The required output is the lines below from the line containing "logical operators: 26" to the line containing "8-bit logical NOT || 2", inclusive, retyped exactly. No other lines belong in it.

[Saved entries]
* * *
==> config.mk <==
export PLATFORM = sky130hd
export DESIGN_NAME = fp_unpack_stage
export DESIGN_NICKNAME = d
export VERILOG_FILES = /design/src/rtl/fp_pkg.sv /design/src/rtl/fp_field_decode.sv /design/src/rtl/fp_unpack_stage.sv
export SDC_FILE = /design/constraint.sdc
export NUM_CORES = 1
export LEC_CHECK = 0
export ABC_AREA = 0
export CAP_MARGIN = 20
export CORE_MARGIN = 2
export CORE_UTILIZATION = 40
export DETAILED_ROUTE_END_ITERATION = 10
export SETUP_SLACK_MARGIN = 0.2
export SLEW_MARGIN = 20
export SYNTH_ARGS = -nofsm -noshare
export SYNTH_HDL_FRONTEND = slang
export SYNTH_SLANG_ARGS = --single-unit
==> constraint.sdc <==
create_clock -name clk -period 2.5 [get_ports clk]
set_input_delay 0.75 -clock clk [delete_from_list [all_inputs] [get_ports clk]]
set_output_delay 0.75 -clock clk [all_outputs]
set_load 0.02 [all_outputs]
==> src/rtl/fp_pkg.sv <==
// Shared IEEE-754 unpack types: operand class codes, default field widths, word-width helper.
// No logic; no latency; no flow control.
// Imported by the field decoder and the unpack stage.
package fp_pkg;

    localparam int FP_EXP_W = 8;
    localparam int FP_MAN_W = 23;

    typedef enum logic [2:0] {
        ZERO   = 3'd0,
        DENORM = 3'd1,
        NORMAL = 3'd2,
        INF    = 3'd3,
        QNAN   = 3'd4,
        SNAN   = 3'd5
    } fp_class_t;

    function automatic int fp_word_w(input int exp_w, input int man_w);
        return 1 + exp_w + man_w;
    endfunction

endpackage

==> src/rtl/fp_field_decode.sv <==
// Splits one IEEE-754 word into sign, effective exponent, significand with hidden bit, and class.
// Purely combinational, zero latency.
// No flow control; the enclosing stage owns the handshake.
module fp_field_decode
    import fp_pkg::*;
#(
    parameter int EXP_W = FP_EXP_W,
    parameter int MAN_W = FP_MAN_W,
    localparam int W = fp_word_w(EXP_W, MAN_W)
) (
    input  logic [W-1:0]     word,
    output logic             sign,
    output logic [EXP_W-1:0] exp_eff,
    output logic [MAN_W:0]   sig,
    output fp_class_t        cls
);

    logic [EXP_W-1:0] exp_fld;
    logic [MAN_W-1:0] man_fld;
    logic             exp_zero;
    logic             exp_ones;
    logic             man_zero;

    assign {sign, exp_fld, man_fld} = word;
    assign exp_zero = (exp_fld == '0);
    assign exp_ones = &exp_fld;
    assign man_zero = (man_fld == '0);

    // Denormals share the scale of the smallest normal, hence exponent 1.
    assign exp_eff = (exp_zero && !man_zero) ? EXP_W'(1) : exp_fld;
    assign sig     = {!exp_zero, man_fld};

    always_comb begin
        cls = NORMAL;
        if (exp_zero) begin
            cls = man_zero ? ZERO : DENORM;
        end else if (exp_ones) begin
            if (man_zero)
                cls = INF;
            else if (man_fld[MAN_W-1])
                cls = QNAN;
            else
                cls = SNAN;
        end
    end

endmodule

==> src/rtl/fp_unpack_stage.sv <==
// FP adder front end: decodes both operands, orders them by magnitude, registers the result.
// Latency: one cycle from input transfer to out_valid; one pair per cycle while out_ready=1.
// Backpressure: two-entry skid buffer (output + skid register); in_ready is the registered skid-empty flag.
module fp_unpack_stage
    import fp_pkg::*;
#(
    parameter int EXP_W = FP_EXP_W,
    parameter int MAN_W = FP_MAN_W,
    localparam int W = fp_word_w(EXP_W, MAN_W)
) (
    input  logic             clk,
    input  logic             rst_n,
    input  logic             in_valid,
    output logic             in_ready,
    input  logic [W-1:0]     a,
    input  logic [W-1:0]     b,
    output logic             out_valid,
    input  logic             out_ready,
    output logic             sign_big,
    output logic             sign_small,
    output logic [EXP_W-1:0] exp_big,
    output logic [EXP_W-1:0] exp_small,
    output logic [MAN_W:0]   sig_big,
    output logic [MAN_W:0]   sig_small,
    output logic [EXP_W-1:0] exp_diff,
    output logic             swapped,
    output fp_class_t        cls_a,
    output fp_class_t        cls_b,
    output logic             any_nan,
    output logic             any_inf
);

    typedef struct packed {
        logic             sign_big;
        logic             sign_small;
        logic [EXP_W-1:0] exp_big;
        logic [EXP_W-1:0] exp_small;
        logic [MAN_W:0]   sig_big;
        logic [MAN_W:0]   sig_small;
        logic [EXP_W-1:0] exp_diff;
        logic             swapped;
        fp_class_t        cls_a;
        fp_class_t        cls_b;
        logic             any_nan;
        logic             any_inf;
    } unpack_dat_t;

    logic             sign_a, sign_b;
    logic [EXP_W-1:0] exp_a, exp_b;
    logic [MAN_W:0]   sig_a, sig_b;
    fp_class_t        dec_cls_a, dec_cls_b;
    logic             b_gt;
    unpack_dat_t      nxt_dat;

    fp_field_decode #(.EXP_W(EXP_W), .MAN_W(MAN_W)) u_dec_a (
        .word(a), .sign(sign_a), .exp_eff(exp_a), .sig(sig_a), .cls(dec_cls_a)
    );

    fp_field_decode #(.EXP_W(EXP_W), .MAN_W(MAN_W)) u_dec_b (
        .word(b), .sign(sign_b), .exp_eff(exp_b), .sig(sig_b), .cls(dec_cls_b)
    );

    // Ties keep A as the big operand so equal magnitudes never report a swap.
    assign b_gt = ({exp_b, sig_b} > {exp_a, sig_a});

    always_comb begin
        nxt_dat            = '0;
        nxt_dat.swapped    = b_gt;
        nxt_dat.sign_big   = b_gt ? sign_b : sign_a;
        nxt_dat.sign_small = b_gt ? sign_a : sign_b;
        nxt_dat.exp_big    = b_gt ? exp_b  : exp_a;
        nxt_dat.exp_small  = b_gt ? exp_a  : exp_b;
        nxt_dat.sig_big    = b_gt ? sig_b  : sig_a;
        nxt_dat.sig_small  = b_gt ? sig_a  : sig_b;
        nxt_dat.exp_diff   = nxt_dat.exp_big - nxt_dat.exp_small;
        nxt_dat.cls_a      = dec_cls_a;
        nxt_dat.cls_b      = dec_cls_b;
        nxt_dat.any_nan    = (dec_cls_a inside {QNAN, SNAN}) || (dec_cls_b inside {QNAN, SNAN});
        nxt_dat.any_inf    = (dec_cls_a == INF) || (dec_cls_b == INF);
    end

    logic        out_vld, skid_vld;
    unpack_dat_t out_dat, skid_dat;
    logic        in_xfer, out_xfer;

    assign in_ready  = !skid_vld;
    assign out_valid = out_vld;
    assign in_xfer   = in_valid && in_ready;
    assign out_xfer  = out_vld && out_ready;

    // With the skid full in_ready is low, so a drain never coincides with a new input.
    always_ff @(posedge clk or negedge rst_n) begin
        if (!rst_n) begin
            out_vld  <= 1'b0;
            skid_vld <= 1'b0;
            out_dat  <= '0;
            skid_dat <= '0;
        end else if (!out_vld || out_xfer) begin
            if (skid_vld) begin
                out_dat  <= skid_dat;
                skid_vld <= 1'b0;
            end else if (in_xfer) begin
                out_dat <= nxt_dat;
                out_vld <= 1'b1;
            end else begin
                out_vld <= 1'b0;
            end
        end else if (in_xfer) begin
            skid_dat <= nxt_dat;
            skid_vld <= 1'b1;
        end
    end

    assign sign_big   = out_dat.sign_big;
    assign sign_small = out_dat.sign_small;
    assign exp_big    = out_dat.exp_big;
    assign exp_small  = out_dat.exp_small;
    assign sig_big    = out_dat.sig_big;
    assign sig_small  = out_dat.sig_small;
    assign exp_diff   = out_dat.exp_diff;
    assign swapped    = out_dat.swapped;
    assign cls_a      = out_dat.cls_a;
    assign cls_b      = out_dat.cls_b;
    assign any_nan    = out_dat.any_nan;
    assign any_inf    = out_dat.any_inf;

endmodule

=== Word-level counts from Yosys, hierarchy flattened ===
Cells that the tools add are included.

* Flip-flop bits (word level): 168
* Input port bits: 68
* Output and inout port bits: 85
* Logic and storage cells: 85

* Add/subtract/negate cells: 1
* Order comparisons: 1
* Eq/ne operators: 6
* Mux-type cells: 23
* Bitwise logic cells: 2
* Reductions and logical operators: 26

{| class="wikitable"
|+ Operators by type and width
! cell !! count
|-
| 83-bit 2-to-1 mux || 2
|-
| 24-bit 2-to-1 mux || 2
|-
| 23-bit logical NOT || 2
|-
| 32-bit > comparator || 1
|-
| 8-bit 2-to-1 mux || 4
|-
| 3-bit 2-to-1 mux || 6
|-
| 8-bit logical NOT || 2
|-
| 8-bit AND reduction || 2
|-
| 3-bit == test, second input constant || 4
|-
| 1-bit 2-to-1 mux || 9
|-
| 2-bit nonzero test || 4
|-
| 8-bit subtractor || 1
|-
| 3-bit by 2-bit == test with 1-bit output, second input constant || 2
|-
| 1-bit logical NOT || 6
|-
| 2-bit AND reduction || 3
|-
| 1-bit logical AND || 4
|-
| 1-bit logical OR || 3
|-
| 1-bit NOT || 2
|}

=== Longest topological paths before layout ===
Gate-level depths: netlist of the first run.

* Depth in word-level cells: 9
* Gate-level depth with buffers: 18
* Mapped depth without buffers: 15

=== Modules after synthesis ===
From an unflattened synthesis of the first run, not the netlist that was laid out.

* Cell total of the unflattened synthesis: 1121
* Area, all modules: 9375.2 um2

{| class="wikitable"
|+ Modules (own cells, without submodules)
! module !! times used !! cells each !! area each (um2) !! sequential area each (um2)
|-
| fp_unpack_stage || 1 || 1019 || 8664.6 || 4204.0
|-
| fp_field_decode || 2 || 51 || 355.3 || 0.0
|}

=== Least setup slack after synthesis of the first run ===
Ideal clock, no wire load.

* Kind: input port to flip-flop
* Start: input a[24]
* End: register skid_dat[16] (netlist name)
* Setup time: 69 ps
* Data arrival time: 4247 ps
* Required time: 2431 ps
* Setup slack: -1816 ps
* Cell stages on the path: 17
* Cell sequence: buf_2 > nor4_1 > nand2_1 > a2bb2oi_1 > inv_1 > ha_1 > nand3_1 > nor4_2 > nand2_1 > a211oi_2 > or2_1 > buf_2 > a211oi_1 > o41ai_4 > a211oi_2 > or4_1 > nand3_1

* Longest elaborated chain between the ends: 6
* Elaborated cells on any way between the ends: 8
* Classes of those cells: add/sub (1); order compare (1); mux (3); reduce/logical (3)

{| class="wikitable"
|+ Ends and longest elaborated chain
! item !! line !! text
|-
| start, declared || fp_unpack_stage.sv:15 || <nowiki>input logic [W-1:0] a,</nowiki>
|-
| 8-bit logical NOT || fp_field_decode.sv:25 || <nowiki>assign exp_zero = (exp_fld == '0);</nowiki>
|-
| 1-bit logical AND || fp_field_decode.sv:30 || <nowiki>assign exp_eff = (exp_zero && !man_zero) ? EXP_W'(1) : exp_fld;</nowiki>
|-
| 8-bit 2-to-1 mux || fp_field_decode.sv:30 ||
|-
| 32-bit > comparator || fp_unpack_stage.sv:64 || <nowiki>assign b_gt = ({exp_b, sig_b} > {exp_a, sig_a});</nowiki>
|-
| 8-bit 2-to-1 mux, on equally long branches || fp_unpack_stage.sv:71, fp_unpack_stage.sv:72 ||
|-
| 8-bit subtractor * || fp_unpack_stage.sv:75 || <nowiki>nxt_dat.exp_diff = nxt_dat.exp_big - nxt_dat.exp_small;</nowiki>
|-
| end signal, assigned || fp_unpack_stage.sv:109 || <nowiki>skid_dat <= nxt_dat;</nowiki>
|-
| end, declared || fp_unpack_stage.sv:83 || <nowiki>unpack_dat_t out_dat, skid_dat;</nowiki>
|}

Every way passes the cells marked *; elsewhere a longest branch is shown, timed or not.
A chain may end at the register's enable or synchronous reset.

=== Final worst setup path of the first run ===
* Start: input b[6]
* End: register out_dat, in the netlist exp_diff[7]

* Longest elaborated chain between the ends: 9
* Elaborated cells on any way between the ends: 10
* Classes of those cells: add/sub (1); order compare (1); mux (5); reduce/logical (3)

{| class="wikitable"
|+ Ends and longest elaborated chain
! item !! line !! text
|-
| start, declared || fp_unpack_stage.sv:16 || <nowiki>input logic [W-1:0] b,</nowiki>
|-
| 23-bit logical NOT || fp_field_decode.sv:27 || <nowiki>assign man_zero = (man_fld == '0);</nowiki>
|-
| 1-bit logical NOT || fp_field_decode.sv:30 ||
|-
| 1-bit logical AND || fp_field_decode.sv:30 ||
|-
| 8-bit 2-to-1 mux || fp_field_decode.sv:30 ||
|-
| 32-bit > comparator || fp_unpack_stage.sv:64 ||
|-
| 8-bit 2-to-1 mux, on equally long branches || fp_unpack_stage.sv:71, fp_unpack_stage.sv:72 ||
|-
| 8-bit subtractor * || fp_unpack_stage.sv:75 ||
|-
| 83-bit 2-to-1 mux * || fp_unpack_stage.sv:102 || <nowiki>end else if (in_xfer) begin</nowiki>
|-
| 83-bit 2-to-1 mux * || fp_unpack_stage.sv:99 || <nowiki>if (skid_vld) begin</nowiki>
|-
| end signal, assigned || fp_unpack_stage.sv:100 || <nowiki>out_dat <= skid_dat;</nowiki>
|-
| end signal, assigned || fp_unpack_stage.sv:103 || <nowiki>out_dat <= nxt_dat;</nowiki>
|-
| end, declared || fp_unpack_stage.sv:83 ||
|}

Every way passes the cells marked *; elsewhere a longest branch is shown, timed or not. The select of a mux whose other input is x is not followed.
* * *
▸ Answer space:
* Reductions and logical operators: 26

{| class="wikitable"
|+ Operators by type and width
! cell !! count
|-
| 83-bit 2-to-1 mux || 2
|-
| 24-bit 2-to-1 mux || 2
|-
| 23-bit logical NOT || 2
|-
| 32-bit > comparator || 1
|-
| 8-bit 2-to-1 mux || 4
|-
| 3-bit 2-to-1 mux || 6
|-
| 8-bit logical NOT || 2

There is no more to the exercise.